The many comments from the blogosphere over this momentous political and comedic event spans the political spectrum. From Reality Challenged Wingnuttia, we have The Beckster who called it “sad and tragic”, the result of the “Chernobyl” that is Washington, D.C. with her “honor and integrity” intact. (Gag me with a ladle.)

On the left, we enjoy FDL’s TBogg, who writes:

I, for one, am sad to see her go and, in fact, I was previously unhappy to hear that she might actually lose in the upcoming 2014 election. While there are many profoundly stupid conservatives in the House (I’m looking at you guys: Louie Gohmert, Patrick McHenry, and Jason Chaffetz) to hang around the Republican neck, Michele Bachmann brought a special bright-eyed ingenue lunacy to the party. Although she lacked the 12-hour meth-binge feral viciousness of a Sarah Palin, she was no less a virtual Pez dispenser of “Hunh? Whut?….” quotes, but always served with a “Bless their hearts” chaser and a squirrels in the attic stare.
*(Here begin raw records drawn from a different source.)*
This design comes from an exercise in tuning for small area, a short achievable clock period and few clock cycles on the open sky130 flow, not from production work. In this exercise RTL edits were held to simulation tests only and were not proved equivalent to the original.

==> flow/design.v <==
module qd_core (
    input  wire        clk,
    input  wire        rst,             
    input  wire        req_valid,
    output wire        req_ready,
    input  wire [31:0] req_value,
    input  wire [31:0] req_cursor,
    input  wire [31:0] req_capacity,
    output wire        wr_valid,
    output wire [31:0] wr_addr,
    output wire [15:0] wr_data,
    output wire [1:0]  wr_be,
    output wire        rsp_valid,
    output wire [31:0] rsp_cursor,
    output wire [3:0]  rsp_len,
    output wire        rsp_status
);
    function [3:0] stp;
        input [3:0] x;
        begin
            stp[3] = (x[1]) | (x[0] & x[3]);
            stp[2] = (~x[0] & ~x[1] & x[2]) | (x[0] & x[1] & x[2]);
            stp[1] = (x[0] & ~x[1] & ~x[3]) | (~x[0] & x[1]);
            stp[0] = (x[1] & ~x[2]) | (x[0] & ~x[1] & x[2]) | (~x[0] & x[3]);
        end
    endfunction
    function [3:0] dec;
        input [3:0] x;
        begin
            dec[3] = (x[0] & x[3]);
            dec[2] = (x[0] & ~x[1] & ~x[3]) | (~x[0] & x[3]);
            dec[1] = (x[0] & x[1] & ~x[3]) | (x[2]) | (~x[0] & x[1] & x[3]);
            dec[0] = (x[1] & ~x[3]) | (~x[1] & x[3]);
        end
    endfunction
    function [39:0] dd8;
        input [39:0] acc;
        input [7:0]  b;
        reg   [39:0] s, t;
        reg   [40:0] ext;
        integer i, d;
        begin
            s = acc;
            for (i = 0; i < 8; i = i + 1) begin
                ext = {s, b[7 - i]};
                for (d = 0; d < 10; d = d + 1)
                    if (d <= 7 || (d == 8 && i >= 2) || (d == 9 && i >= 5))
                        t[4*d +: 4] = stp({s[4*d +: 3], ext[4*d]});
                    else
                        t[4*d +: 4] = 4'd0;
                t[39] = 1'b0;        
                s = t;
            end
            dd8 = s;
        end
    endfunction
    reg         conv;        
    reg         beat;        
    reg         rsp;         
    reg         ready;       
    reg         st;          
    reg  [1:0]  cnt;         
    reg  [39:0] acc;         
    reg  [2:0]  p;           
    reg         single;      
    reg  [31:0] cur;         
    reg         half_ones;   
    function [39:0] flip;
        input [39:0] x;
        integer k;
        begin
            for (k = 0; k < 10; k = k + 1) flip[4*k +: 4] = x[36-4*k +: 4];
        end
    endfunction
    wire        cap_small = (req_capacity[31:4] == 28'd0) && (req_capacity[3:0] < 4'd10);
    wire        nz3     = |req_value[31:24];
    wire        nz2     = |req_value[23:16];
    wire        nz1     = |req_value[15:8];
    wire [1:0]  top     = nz3 ? 2'd3 : nz2 ? 2'd2 : nz1 ? 2'd1 : 2'd0;
    wire [7:0]  topbyte = nz3 ? req_value[31:24] : nz2 ? req_value[23:16] :
                          nz1 ? req_value[15:8]  : req_value[7:0];
    wire [23:0] low_bytes = {req_value[23:16] & {8{nz3}},
                             req_value[15:8]  & {8{nz3 | nz2}},
                             req_value[7:0]   & {8{nz3 | nz2 | nz1}}};
    wire        small_ge10  = (req_value[7:0] >= 8'd10);
    wire        small_ge100 = (req_value[7:0] >= 8'd100);
    wire [7:0]  nxt_byte = ready ? topbyte :
                           (cnt == 2'd3) ? acc[23:16] : (cnt == 2'd2) ? acc[15:8] : acc[7:0];
    wire [39:0] acc_dig  = {acc[39:24] & {16{~ready}},
                            acc[23:16] & {8{~ready & (cnt != 2'd3)}},
                            acc[15:8]  & {8{~ready & (cnt == 2'd1)}},
                            acc[7:0]};
    wire [39:0] dig_step = dd8(flip(acc_dig), nxt_byte);
    wire [39:0] acc_dd   = flip(dig_step);
    wire [39:0] acc_step = {acc_dd[39:16],
                            (cnt == 2'd3) ? acc[15:8] : acc_dd[15:8],
                            (cnt != 2'd1) ? acc[7:0]  : acc_dd[7:0]};
    wire        pz4 = |dig_step[39:32];
    wire        pz3 = |dig_step[31:24];
    wire        pz2 = |dig_step[23:16];
    wire        pz1 = |dig_step[15:8];
    wire [2:0]  p_step = pz4 ? 3'd4 : pz3 ? 3'd3 : pz2 ? 3'd2 : pz1 ? 3'd1 : 3'd0;
    wire        odd_step = pz4 ? ~|dig_step[39:36] : pz3 ? ~|dig_step[31:28] :
                           pz2 ? ~|dig_step[23:20] : pz1 ? ~|dig_step[15:12] :
                           ~|dig_step[7:4];
    wire [39:0] dig = flip(acc);
    wire [9:0]  nzd;
    genvar gk;
    generate
        for (gk = 0; gk < 10; gk = gk + 1) begin : g_nz
            assign nzd[gk] = |dig[4*gk +: 4];
        end
    endgenerate
    wire [3:0]  len = nzd[9] ? 4'd10 : nzd[8] ? 4'd9 : nzd[7] ? 4'd8 : nzd[6] ? 4'd7 :
                      nzd[5] ? 4'd6  : nzd[4] ? 4'd5 : nzd[3] ? 4'd4 : nzd[2] ? 4'd3 :
                      nzd[1] ? 4'd2  : 4'd1;
    reg  [7:0]  pair;
    always @(*) begin
        case (p)
            3'd4:    pair = dig[39:32];
            3'd3:    pair = dig[31:24];
            3'd2:    pair = dig[23:16];
            3'd1:    pair = dig[15:8];
            default: pair = dig[7:0];
        endcase
    end
    wire [1:0]  step_len = beat ? (single ? 2'd1 : 2'd2) : 2'd0;
    wire        inc_c1   = cur[0] & step_len[0];
    wire        inc_h1   = cur[1] ^ step_len[1];
    wire        inc_c2   = (cur[1] & step_len[1]) | (inc_h1 & inc_c1);
    wire [31:0] cur_next;
    assign cur_next[0] = cur[0] ^ step_len[0];
    assign cur_next[1] = inc_h1 ^ inc_c1;
    genvar gi;
    generate
        for (gi = 2; gi < 32; gi = gi + 1) begin : g_inc
            if (gi == 2) begin : g_first
                assign cur_next[gi] = cur[gi] ^ inc_c2;
            end else if (gi <= 18) begin : g_low
                assign cur_next[gi] = cur[gi] ^ (inc_c2 & (&cur[gi-1:2]));
            end else begin : g_high
                assign cur_next[gi] = cur[gi] ^ (inc_c2 & half_ones & (&cur[gi-1:18]));
            end
        end
    endgenerate
    assign req_ready  = ready;
    assign wr_valid   = beat & ~rst;
    assign wr_addr    = cur;
    assign wr_data    = {4'h3, dec(pair[3:0]), 4'h3, dec(single ? pair[3:0] : pair[7:4])};
    assign wr_be      = {~single, 1'b1};
    assign rsp_valid  = rsp & ~rst;
    assign rsp_cursor = cur_next;
    assign rsp_len    = st ? 4'd0 : len;
    assign rsp_status = st;
    wire accept = req_valid & ready;
    always @(posedge clk) begin
        cur       <= accept ? req_cursor : cur_next;
        half_ones <= accept ? &req_cursor[17:2] : &cur_next[17:2];
        cnt       <= accept ? top : cnt - 2'd1;
        if (accept) begin
            p      <= {2'd0, small_ge100};
            single <= ~small_ge10 | small_ge100;
        end else if (conv) begin
            p      <= p_step;
            single <= odd_step;
        end else begin
            p      <= p - 3'd1;
            single <= 1'b0;
        end
    end
    always @(posedge clk) begin
        if (accept) begin
            st  <= cap_small;
            acc <= {acc_dd[39:24], low_bytes};
        end else if (conv) begin
            acc <= acc_step;
        end
    end
    always @(posedge clk) begin
        if (rst) begin
            conv  <= 1'b0;
            beat  <= 1'b0;
            rsp   <= 1'b0;
            ready <= 1'b1;
        end else if (accept) begin
            conv  <= ~cap_small & (top != 2'd0);
            beat  <= ~cap_small & (top == 2'd0);
            rsp   <= cap_small | ((top == 2'd0) & ~small_ge100);
            ready <= cap_small | ((top == 2'd0) & ~small_ge100);
        end else if (conv) begin
            conv  <= (cnt != 2'd1);
            beat  <= (cnt == 2'd1);
            rsp   <= (cnt == 2'd1) & (p_step == 3'd0);
            ready <= (cnt == 2'd1) & (p_step == 3'd0);
        end else if (beat) begin
            beat  <= (p != 3'd0);
            rsp   <= (p == 3'd1);
            ready <= (p[2:1] == 2'd0);
        end else begin
            rsp   <= 1'b0;
            ready <= 1'b1;
        end
    end
endmodule
==> flow/config.mk <==
export PLATFORM = sky130hd
export DESIGN_NAME = qd_core
export DESIGN_NICKNAME = qd_core
export VERILOG_FILES = /design/flow/design.v
export SDC_FILE = /design/flow/constraint.sdc
export NUM_CORES = 4
export LEC_CHECK = 0
export ABC_AREA = 1
export CAP_MARGIN = 20
export CORE_MARGIN = 2
export CORE_UTILIZATION = 40
export CTS_BUF_LIST = sky130_fd_sc_hd__clkbuf_8
export CTS_CLUSTER_SIZE = 30
export SLEW_MARGIN = 20
==> flow/constraint.sdc <==
create_clock -name core_clock -period 16.0 [get_ports {clk}]
set_input_delay 3.2000 -clock core_clock [delete_from_list [all_inputs] [get_ports {clk}]]
set_output_delay 3.2000 -clock core_clock [all_outputs]
set_load 0.01 [all_outputs]
standard.sh (not shown) runs the stock make flow with config.mk's settings and CLKGATE_MAP_FILE= SYNTH_SCRIPT=/design/flow/synth_recipe.tcl, a recipe that flattens the netlist after the stock synthesis.
==> flow/flow/run.sh <==
#!/bin/bash
# Layout flow: the standard synthesis and layout (standard.sh), with two
# changes to how the layout is made:
#  - the port buffers that global placement inserts are buf_1 cells rather
#    than the delay-buffer cells buffer_ports picks on its own;
set -euo pipefail
export BUFFER_PORTS_ARGS="-buffer_cell sky130_fd_sc_hd__buf_1"
export SETUP_SLACK_MARGIN="${QD_SETUP_MARGIN:-9.25}"
bash standard.sh synth > log_synth.txt 2>&1
bash standard.sh floorplan > log_floorplan.txt 2>&1
bash standard.sh place > log_place.txt 2>&1
bash standard.sh cts > log_cts.txt 2>&1
bash standard.sh route > log_route.txt 2>&1
bash standard.sh finish > log_finish.txt 2>&1
Testbench counts at the start, summed over its fixed seeds: cycles 15,321.
Rerun with:
--- a/flow/design.v
+++ b/flow/design.v
@@ -31,10 +31,26 @@
             dec[2] = (x[0] & ~x[1] & ~x[3]) | (~x[0] & x[3]);
             dec[1] = (x[0] & x[1] & ~x[3]) | (x[2]) | (~x[0] & x[1] & x[3]);
             dec[0] = (x[1] & ~x[3]) | (~x[1] & x[3]);
         end
     endfunction
+    function [11:0] dec8;
+        input [7:0] b;
+        reg   [11:0] s, t;
+        reg   [12:0] ext;
+        integer i, d;
+        begin
+            s = 12'd0;
+            for (i = 0; i < 8; i = i + 1) begin
+                ext = {s, b[7 - i]};
+                for (d = 0; d < 3; d = d + 1)
+                    t[4*d +: 4] = stp({s[4*d +: 3], ext[4*d]});
+                s = t;
+            end
+            dec8 = s;
+        end
+    endfunction
     function [39:0] dd8;
         input [39:0] acc;
         input [7:0]  b;
         reg   [39:0] s, t;
         reg   [40:0] ext;
@@ -61,10 +77,11 @@
     reg         st;          
     reg  [1:0]  cnt;         
     reg  [39:0] acc;         
     reg  [2:0]  p;           
     reg         single;      
+    reg  [3:0]  len;         
     reg  [31:0] cur;         
     reg         half_ones;   
     function [39:0] flip;
         input [39:0] x;
         integer k;
@@ -77,20 +94,20 @@
     wire        nz2     = |req_value[23:16];
     wire        nz1     = |req_value[15:8];
     wire [1:0]  top     = nz3 ? 2'd3 : nz2 ? 2'd2 : nz1 ? 2'd1 : 2'd0;
     wire [7:0]  topbyte = nz3 ? req_value[31:24] : nz2 ? req_value[23:16] :
                           nz1 ? req_value[15:8]  : req_value[7:0];
+    wire [11:0] top_dec = dec8(topbyte);
     wire [23:0] low_bytes = {req_value[23:16] & {8{nz3}},
                              req_value[15:8]  & {8{nz3 | nz2}},
                              req_value[7:0]   & {8{nz3 | nz2 | nz1}}};
     wire        small_ge10  = (req_value[7:0] >= 8'd10);
     wire        small_ge100 = (req_value[7:0] >= 8'd100);
-    wire [7:0]  nxt_byte = ready ? topbyte :
-                           (cnt == 2'd3) ? acc[23:16] : (cnt == 2'd2) ? acc[15:8] : acc[7:0];
-    wire [39:0] acc_dig  = {acc[39:24] & {16{~ready}},
-                            acc[23:16] & {8{~ready & (cnt != 2'd3)}},
-                            acc[15:8]  & {8{~ready & (cnt == 2'd1)}},
+    wire [7:0]  nxt_byte = (cnt == 2'd3) ? acc[23:16] : (cnt == 2'd2) ? acc[15:8] : acc[7:0];
+    wire [39:0] acc_dig  = {acc[39:24],
+                            acc[23:16] & {8{cnt != 2'd3}},
+                            acc[15:8]  & {8{cnt == 2'd1}},
                             acc[7:0]};
     wire [39:0] dig_step = dd8(flip(acc_dig), nxt_byte);
     wire [39:0] acc_dd   = flip(dig_step);
     wire [39:0] acc_step = {acc_dd[39:16],
                             (cnt == 2'd3) ? acc[15:8] : acc_dd[15:8],
@@ -101,21 +118,13 @@
     wire        pz1 = |dig_step[15:8];
     wire [2:0]  p_step = pz4 ? 3'd4 : pz3 ? 3'd3 : pz2 ? 3'd2 : pz1 ? 3'd1 : 3'd0;
     wire        odd_step = pz4 ? ~|dig_step[39:36] : pz3 ? ~|dig_step[31:28] :
                            pz2 ? ~|dig_step[23:20] : pz1 ? ~|dig_step[15:12] :
                            ~|dig_step[7:4];
+    wire [3:0]  len_step = (pz4 ? 4'd10 : pz3 ? 4'd8 : pz2 ? 4'd6 : pz1 ? 4'd4 : 4'd2)
+                           - {3'd0, odd_step};
     wire [39:0] dig = flip(acc);
-    wire [9:0]  nzd;
-    genvar gk;
-    generate
-        for (gk = 0; gk < 10; gk = gk + 1) begin : g_nz
-            assign nzd[gk] = |dig[4*gk +: 4];
-        end
-    endgenerate
-    wire [3:0]  len = nzd[9] ? 4'd10 : nzd[8] ? 4'd9 : nzd[7] ? 4'd8 : nzd[6] ? 4'd7 :
-                      nzd[5] ? 4'd6  : nzd[4] ? 4'd5 : nzd[3] ? 4'd4 : nzd[2] ? 4'd3 :
-                      nzd[1] ? 4'd2  : 4'd1;
     reg  [7:0]  pair;
     always @(*) begin
         case (p)
             3'd4:    pair = dig[39:32];
             3'd3:    pair = dig[31:24];
@@ -148,11 +157,11 @@
     assign wr_addr    = cur;
     assign wr_data    = {4'h3, dec(pair[3:0]), 4'h3, dec(single ? pair[3:0] : pair[7:4])};
     assign wr_be      = {~single, 1'b1};
     assign rsp_valid  = rsp & ~rst;
     assign rsp_cursor = cur_next;
-    assign rsp_len    = st ? 4'd0 : len;
+    assign rsp_len    = len;
     assign rsp_status = st;
     wire accept = req_valid & ready;
     always @(posedge clk) begin
         cur       <= accept ? req_cursor : cur_next;
         half_ones <= accept ? &req_cursor[17:2] : &cur_next[17:2];
@@ -169,12 +178,14 @@
         end
     end
     always @(posedge clk) begin
         if (accept) begin
             st  <= cap_small;
-            acc <= {acc_dd[39:24], low_bytes};
+            len <= cap_small ? 4'd0 : small_ge100 ? 4'd3 : small_ge10 ? 4'd2 : 4'd1;
+            acc <= {top_dec[3:0], top_dec[7:4], top_dec[11:8], 4'd0, low_bytes};
         end else if (conv) begin
+            len <= len_step;
             acc <= acc_step;
         end
     end
     always @(posedge clk) begin
         if (rst) begin
- final area came out higher slightly
- area after synthesis came out higher by a few percent
- setup slack is worse by 0.0070 ns
- die area came out higher by a few percent
- hold slack is worse by 0.0055 ns
Testbench counts after the change, summed over its fixed seeds: cycles 15,321.

-- re-timing with driven ports --
The flow's constraints put no driver on any port. The routed layouts listed below were extracted and timed again, unchanged, in two steps.
Step 1 assumes that a clkbuf_16 drives the clock port and a buf_2 every other input.
Step 2 moves the port delays by t, midway between the first and last clock arrival at a register: inputs arrive t later, outputs are due t later. That takes back most of the time a late clock gives input paths.
Slacks: ideal / step 1 / step 2; pairs: ideal / step 1.
| run | t, ns | setup WS [ns] | clock arrival spread, ns |
|---|---|---|---|
| the first run | 0.416 | 9.281 / 9.236 / 9.154 | 0.016 / 0.017 |
| the second run | 0.414 | 9.274 / 9.237 / 9.237 | 0.014 / 0.014 |
After both steps every run listed still meets setup and hold. For the first run, which loses most, drivers alone change the setup slack by -0.045 ns; drivers and shift together by -0.127 ns.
I shall miss her star turn panache and amphetamine eyes; she gave good face to the Loonier Than Thou wing of the party. Now we are left with Peter King and the aforementioned Gohmert who are nothing more than stock villains sent over from central casting when the call went out for red meat slabs of resentment, ignorance, and opportunistic yahooism. I expect that Michele will probably move on to something a bit more on the evangelical side, since she lacks the dirty stripper-past-her-prime hardness that Fox prefers from its lady talkers,

Of course the big loser in all of this is delightful hubby Marcus Bachmann who stands to lose more “Me Time!” with Michelle always about the house and constantly under his marabou bedroom slippers with the four-inch heels.

What he said.

(With a nod to Liberace, for his implied, fabulous influence on Marcus.)

OH THANK GOD.

Michele Bachmann will still be flitting around Washington hot air space another 24 months, excreting her special kind of crazy like there’s no tomorrow.